Fotos: Reuters

Com todo o respeito à valorosa comunidade nipônica, pode-se dizer que os discursos de posse são como grupos de japoneses: muito semelhantes.
Todos os pronunciamentos inaugurais de presidentes da República têm um olhinho puxado para o lado social.
Dilma Rousseff não fugiu à regra, exceto por um detalhe. Embora prefira o conforto da calça comprida, a nova presidente vestiu saia neste sábado (1º).
Parecia determinada a engrandecer o pormenor que a distingue dos antecessores. Acentuou, já nas primeiras linhas, o fato de ser a primeira presidente mulher.
Embora a diferença de gênero não seja sinônimo de êxito, Dilma fez bem em realçá-la. A mulher frequenta o segundo plano desde 1500.
Na carta de Caminha a Portugal, espécie de discurso de posse de Cabral sobre a terra de Santa Cruz, a mulher merecera uma única e desairosa referência.
O ghost-writer de Cabral impressionara-se com a ausência de vestes dos nativos –“pardos, todos nus, sem nenhuma coisa que lhes cobrisse suas vergonhas".
Num pedaço de seu texto, Caminha distinguiu a proto-mulher brasileira: "[...] Vergonhas tão altas e tão cerradinhas e tão limpas das cabeleiras...".
À margem da indelicadeza assanhada, Caminha atribuiu prioridade ao ser humano.
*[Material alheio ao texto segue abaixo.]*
==> v16 <==
// bdm
module bdm(
	input clk,
	input rst,
	input bkgd_in,
	output bkgd_out,
	output bkgd_is_high_z,
	output mcu_pwr,
	output mcu_vpp,
	input do_read,
	input do_write,
	input do_start_mcu,
	input do_stop_mcu,
	input do_delay,
	input do_echo_test,
	input do_enable_vpp,
	input do_disable_vpp,
	input do_echo_sync_value,
	input do_resync,
	input [7:0] data_in,
	output [7:0] data_out,
	output ready,
	output reg valid,
	output [3:0] debug
);
==> flow/config.mk <==
export PLATFORM = sky130hd
export DESIGN_NAME = bdm
export DESIGN_NICKNAME = bdm
export VERILOG_FILES = /design/flow/design.v
export SDC_FILE = /design/flow/constraint.sdc
export NUM_CORES = 4
export LEC_CHECK = 0
export ABC_AREA = 0
export CAP_MARGIN = 20
export CELL_PAD_IN_SITES_DETAIL_PLACEMENT = 1
export CORE_MARGIN = 9
export CORE_UTILIZATION = 30
export CTS_CLUSTER_DIAMETER = 133
export GPL_ROUTABILITY_DRIVEN = 1
export GPL_TIMING_DRIVEN = 0
export MIN_ROUTING_LAYER = met2
export PLACE_DENSITY = 0.46
export SETUP_SLACK_MARGIN = -0.34
export SLEW_MARGIN = 30
export TNS_END_PERCENT = 65
==> flow/constraint.sdc <==
create_clock -name core_clock -period 5.49 [get_ports {clk}]
set_input_delay 1.0980 -clock core_clock [delete_from_list [all_inputs] [get_ports {clk}]]
set_output_delay 1.0980 -clock core_clock [all_outputs]
set_load 0.01 [all_outputs]
run.sh (not shown) runs the stock make flow with config.mk's settings and CLKGATE_MAP_FILE=.
==> v39 (differences from v16) <==
==> flow/config.mk (replaced) <==
export PLATFORM = sky130hd
export DESIGN_NAME = bdm
export DESIGN_NICKNAME = bdm
export VERILOG_FILES = /design/flow/design.v
export SDC_FILE = /design/flow/constraint.sdc
export NUM_CORES = 4
export LEC_CHECK = 0
export CAP_MARGIN = 20
export CELL_PAD_IN_SITES_GLOBAL_PLACEMENT = 3
export CORE_MARGIN = 2
export CORE_UTILIZATION = 40
export HOLD_SLACK_MARGIN = 0.08
export SETUP_SLACK_MARGIN = 0.85
export SLEW_MARGIN = 10
==> flow/constraint.sdc (replaced) <==
create_clock -name core_clock -period 6.91 [get_ports {clk}]
set_input_delay 1.3820 -clock core_clock [delete_from_list [all_inputs] [get_ports {clk}]]
set_output_delay 1.3820 -clock core_clock [all_outputs]
set_load 0.01 [all_outputs]
==> comparison <==
Via count: v16 is larger than v39 (about 50%).
In flip-flop count, v16 and v39 do not differ.
Against v39, the die area of v16 is higher by 51%.
Synthesized cell count is the same in v16 and v39.
==> figures <==
Register share of total power: v16 38.5%; v39 41.4%
Average wire length per cell after detail routing: v16 22.70 µm; v39 20.51 µm
Run status: v16 timing/DRC/antenna clean; v39 timing/DRC/antenna clean
CP Launch Point: v16 bkgd_in; v39 do_write
Die height: v16 216.4 µm; v39 175.8 µm
Met3 track demand over resource: v16 38.87%; v39 3.506%
Internal power consumption: v16 0.002945 W; v39 0.002259 W
CP max stage cell: v16 sky130_fd_sc_hd__clkbuf_1; v39 sky130_fd_sc_hd__clkdlybuf4s50_1
Combinational Power Share: v16 19.7%; v39 18.6%
First DRT Iteration DRCs: v16 2,329; v39 795

---

==> inputs of job 2279 <==
==> flow/design.v <==
`timescale 1ns / 1ps
module startup_controller(
	input clk,
	input rst,
	input start,
	input stop,
	output reg mcu_pwr,
	output reg is_sending,
	output reg ready
);
reg is_pulling_low, is_waiting_for_clock, is_waiting_for_bkgd_stable;
reg [15:0] timer;
always @(posedge clk) begin
	if (rst || stop) begin  
		is_pulling_low <= 0;
		is_waiting_for_clock <= 0;
		is_waiting_for_bkgd_stable <= 0;
		is_sending <= 0;
		mcu_pwr <= 0;
		ready <= 1;
	end else if (start) begin
		is_pulling_low <= 1;
		is_sending <= 1;
		timer <= 250;  
		ready <= 0;
	end else if (is_pulling_low) begin
		if (timer == 0) begin
			mcu_pwr <= 1;
			is_pulling_low <= 0;
			is_waiting_for_clock <= 1;
			timer <= 1200;  
		end else begin
			timer <= timer - 1;
		end
	end else if (is_waiting_for_clock) begin
		if (timer == 0) begin
			is_sending <= 0;  
			is_waiting_for_clock <= 0;
			is_waiting_for_bkgd_stable <= 1;
			timer <= 500;  
		end else begin
			timer <= timer - 1;
		end
	end else if (is_waiting_for_bkgd_stable) begin
		if (timer == 0) begin
			is_waiting_for_bkgd_stable <= 0;
			ready <= 1;
		end else begin
			timer <= timer - 1;
		end
	end
end
endmodule
`timescale 1ns / 1ps
module sync_controller(
	input clk,
	input rst,
	input bkgd_in,
	output is_sending,
	input start_sync,
	output [31:0] sync_length,
	output sync_length_is_ready,
	output reg ready,
	output [4:0] debug
);
parameter HIGHTIME = 32'd6500;  
reg [2:0] state;
reg [31:0] sync_count;
assign debug = {2'd0, state};
assign is_sending = state == 1;
assign sync_length = sync_count;
assign sync_length_is_ready = (state != 1) && (state != 4);
always @(posedge clk) begin
	sync_count <= sync_count;
	if (rst) begin
		state <= 0;
		sync_count <= HIGHTIME;  
		ready <= 0;
	end else if (start_sync) begin
		state <= 1;
		sync_count <= HIGHTIME;
		ready <= 0;
	end else if (state == 1) begin
		if (sync_count == 0) begin
			state <= 2;
			sync_count <= 8'h0f;
		end else begin
			sync_count <= sync_count - 1;
		end
	end else if (state == 2) begin
		if (sync_count == 0) begin
			state <= 3;
		end else begin
			sync_count <= sync_count - 1;
		end
	end else if (state == 3) begin
		if (bkgd_in == 0) begin
			state <= 4;
		end
	end else if (state == 4) begin
		if (bkgd_in == 1) begin
			state <= 0;
			ready <= 1;
		end else begin
			sync_count <= sync_count + 1;
		end
	end
end
endmodule
`timescale 1ns / 1ps
module bdc_clk_pulse_generator(
	input clk,
	input rst,
	output bdc_clk_pulse,
	input [31:0] sync_length,
	input set_sync_length
);
reg [15:0] counter;
reg [31:0] target_time;  
reg [31:0] residual;
assign bdc_clk_pulse = counter == 0;
always @(posedge clk) begin
	if (rst) begin
		counter <= 0;
		target_time <= 0;
		residual <= 0;
	end else if (set_sync_length) begin
		target_time <= sync_length;
		residual <= sync_length;
	end else if (counter > residual[31:7]) begin
		counter <= 0;
		residual <= residual[6:0] + target_time;
	end else begin
		counter <= counter + 1;
	end
end
endmodule
`timescale 1ns / 1ps
module bdc_interface(
	input clk,
	input rst,
	output reg is_sending,
	input bkgd_in,
	input tgt_clk_pulse,
	input [7:0] data_in,
	input send_data,
	output reg [7:0] data_out,
	input read_data,
	output ready
);
reg [3:0] state;
reg [7:0] tgt_clk_timer;
reg [7:0] data;
reg [3:0] bitsleft;
assign ready = state == 0 && !read_data && !send_data;
always @(posedge clk) begin
	if (rst) begin
		state <= 0;
		tgt_clk_timer <= 0;
		is_sending <= 0;
	end else if (tgt_clk_timer > 0) begin
		if (tgt_clk_pulse) begin
			tgt_clk_timer <= tgt_clk_timer - 1;
		end
	end else begin
		case (state)
		0: begin
			if (send_data) begin
				state <= 1;
				data <= data_in;
				bitsleft <= 8;
			end else if (read_data) begin
				state <= 3;
				bitsleft <= 8;
			end
		end
		1: begin
			if (bitsleft > 0) begin
				state <= 2;
				is_sending <= 1;
				if (data[7]) begin
					tgt_clk_timer <= 4;
				end else begin
					tgt_clk_timer <= 14;
				end
			end else begin
				state <= 0;
			end
		end
		2: begin
			is_sending <= 0;
			if (data[7]) begin
				tgt_clk_timer <= 14;
			end else begin
				tgt_clk_timer <= 4;
			end
			state <= 1;
			bitsleft <= bitsleft - 1;
			data <= {data[6:0], 1'd0};
		end
		3: begin
			if (bitsleft > 0) begin
				is_sending <= 1;
				tgt_clk_timer <= 3;
				state <= 4;
			end else begin
				data_out <= data;
				state <= 0;
			end
		end
		4: begin
			is_sending <= 0;
			tgt_clk_timer <= 7;
			state <= 5;
		end
		5: begin
			data <= {data[6:0], bkgd_in};
			bitsleft <= bitsleft - 1;
			tgt_clk_timer <= 6;
			state <= 3;
		end
		endcase
	end
end
endmodule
Informou à cora portuguesa: "...A terra em si é de muito bons ares...”
“...Águas são muitas, infindas. E em tal maneira é graciosa que, querendo-a aproveitar, dar-se-á nela tudo por bem das águas que tem...”
“...Porém, o melhor fruto que nela se pode fazer me parece que será salvar essa gente".
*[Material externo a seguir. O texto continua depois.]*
// top
module top(
        clk, reset, up, down, hsync, vsync, rgb, pmod_switch, pause_switch,
         MISO, SW, SS, MOSI, SCLK, LED, an, seg
    );
     input clk;
     input reset;
     input up;
     input down;
     input pmod_switch;
     input pause_switch;
     output hsync;
     output vsync;
     output [11:0] rgb;
     input MISO;					 
     input [2:0] SW;             
     output SS;                     
     output MOSI;                 
     output SCLK;                 
     output [2:0] LED;			 
     output [3:0] an;			 
     output [6:0] seg;             
     wire w_reset, w_up, w_down, w_vid_on, w_p_tick;
     wire [9:0] w_x, w_y;
     reg [11:0] rgb_reg;
     wire [11:0] rgb_next;
     wire SS;						 
     wire MOSI;                     
     wire SCLK;                     
     reg [2:0] LED;                 
     wire [3:0] an;                 
     wire [6:0] seg;             
     wire [7:0] sndData;
     wire sndRec;
     wire [39:0] jstkData;
     wire [9:0] posData;
     wire score;
     wire [3:0] dig0, dig1, dig2, dig3;
     reg d_inc, d_clr;
     PmodJSTK PmodJSTK_Int(
             .CLK(clk),
             .RST(reset),
             .sndRec(sndRec),
             .DIN(sndData),
             .MISO(MISO),
             .SS(SS),
             .SCLK(SCLK),
             .MOSI(MOSI),
             .DOUT(jstkData)
                 );
      clk5Hz genSndRec(
             .CLK(clk),
             .RST(reset),
             .CLKOUT(sndRec)
     );
      assign posData = {jstkData[25:24], jstkData[39:32]};
      assign sndData = {8'b100000, {SW[1], SW[2]}};
      always @(*) begin
              if(reset == 1'b1) begin
                      LED = 3'b000;
              end
              else begin
                      LED = {jstkData[1], {jstkData[2], jstkData[0]}};
              end
      end
     VGAdriver vga(.clk(clk), .reset(w_reset), .video_on(w_vid_on), .hsync(hsync), .vsync(vsync), .p_tick(w_p_tick), .x(w_x), .y(w_y));
     pixelGenerator pg(.clk(clk), .reset(w_reset), .up(w_up), .down(w_down),.video_on(w_vid_on), .x(w_x), .y(w_y), .switch(pmod_switch), .posdata(posData), .score(score), .pause(pause_switch), .rgb(rgb_next));
  ...
Size: ~1900 cells after synthesis, ~260 flip-flops, about 41 I/O pins, roughly 14000 um^2 of cells after synthesis.
export LEC_CHECK = 0
export ABC_AREA = 1
export CAP_MARGIN = 20
export CORE_MARGIN = 2
export CORE_UTILIZATION = 72
export CTS_CLUSTER_DIAMETER = 366
export CTS_CLUSTER_SIZE = 15
export HOLD_SLACK_MARGIN = -0.1
export PLACE_DENSITY = 0.74
export SETUP_SLACK_MARGIN = 0.27
export SLEW_MARGIN = 20
create_clock -name core_clock -period 2.84 [get_ports {clk}]
run.sh (not shown) runs the stock make flow with config.mk's settings and CLKGATE_MAP_FILE=.
The baseline completed, yet does not pass: negative setup slack.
Desde então, o salvamento dessa “gente” frequenta a retórica das posses. Dilma rendeu homenagens à prioridade que Lula atribuiu aos brasileiros pobres.
Prometeu continuar a política social de Lula, aprofundando-a. Projetou a erradicação da pobreza extrema.
No papel, idealiza um Brasil majoritariamente de classe média. Uma "classe média sólida e empreendedora''.
Em cerca de 40 minutos, Dilma leu no Congresso uma peça redigida sob a supervisão de Antonio Palocci, novo chefe da Casa Civil. Ela revisou e ajustou o texto.
Dilma verteu sobriedade sobre o microfone. Acenou com a ampliação do Prouni e a consolidação do SUS.
Beijou, uma vez mais, a cruz da estabilidade econômica. Disse que dará combate à inflação.
A volta do flagelo, afirmou, desorganizaria a economia e degradaria a renda do trabalhador.
Almeja a combinação de crescimento econômico com investimentos sociais. Algo que só será obtido com a manutenção da “estabilidade econômica como valor”.
Estendeu a mão à oposição. Emocinou-se ao pronunciar a seguinte frase: “Agora, sou a presidenta de todos os brasileiros”.
Parágrafos depois de ter elogiado Lula, fez uma concessão aos antecessores. Não citou nomes. Porém...
Porém, disse que muitos, a seu tempo, contribuíram para a prosperidade que o Brasil respira nos dias que correm.
À sua maneira, Dilma mimetizou o Lula de 2003, que, ao tomar posse, injetara no discurso um vocábulo extraído do dicionário do antecessor: "processo".
"...A mudança é um processo gradativo e continuado, não um simples ato de vontade, não um simples arroubo voluntarista", dissera o Lula de oito anos atrás.
"Ninguém pode colher os frutos antes de plantar as árvores", ele acrescentara, como que a reconhecer a importância da sombra que a copa do Real lhe proporcionaria.
Dilma declarou que prestigiará os organismos estatais de fiscalização e controle. "Não haverá compromisso com o erro, o desvio e o malfeito".
Nesse ponto, também repetiu Lula. Depois, no Planalto, seria cumprimentada por duas evidências de que a realidade sempre pode conspurcar os discursos: José Dirceu e Erenice Guerra.
Em defesa da liberdade de imprensa, reiterou que prefere o barulho da mídia livre ao silêncio das ditaduras.
Voltou a emocionar-se ao recordar os tempos de luta contra a ditadura. Rendeu homenagens aos companheiros que "tombaram pelo caminho''.
Evocou os quase três anos de prisão, período em que foi torturada. Disse ter suportado "adversidades mais extremas".
Acrescentou: "Não tenho qualquer arrependimento, tampouco ressentimento ou rancor''.
Ao sair do Congresso, Dilma protagonizou uma das cenas mais simbólicas de sua posse. Passou em revista as tropas, personificadas pelos Dragões da Independência.
Já na pele de presidente em chefe das Forças Armadas, recebeu a reverência da continência do comandante do destacamento. Ao cruzar pela bandeira nacional, beijou-a.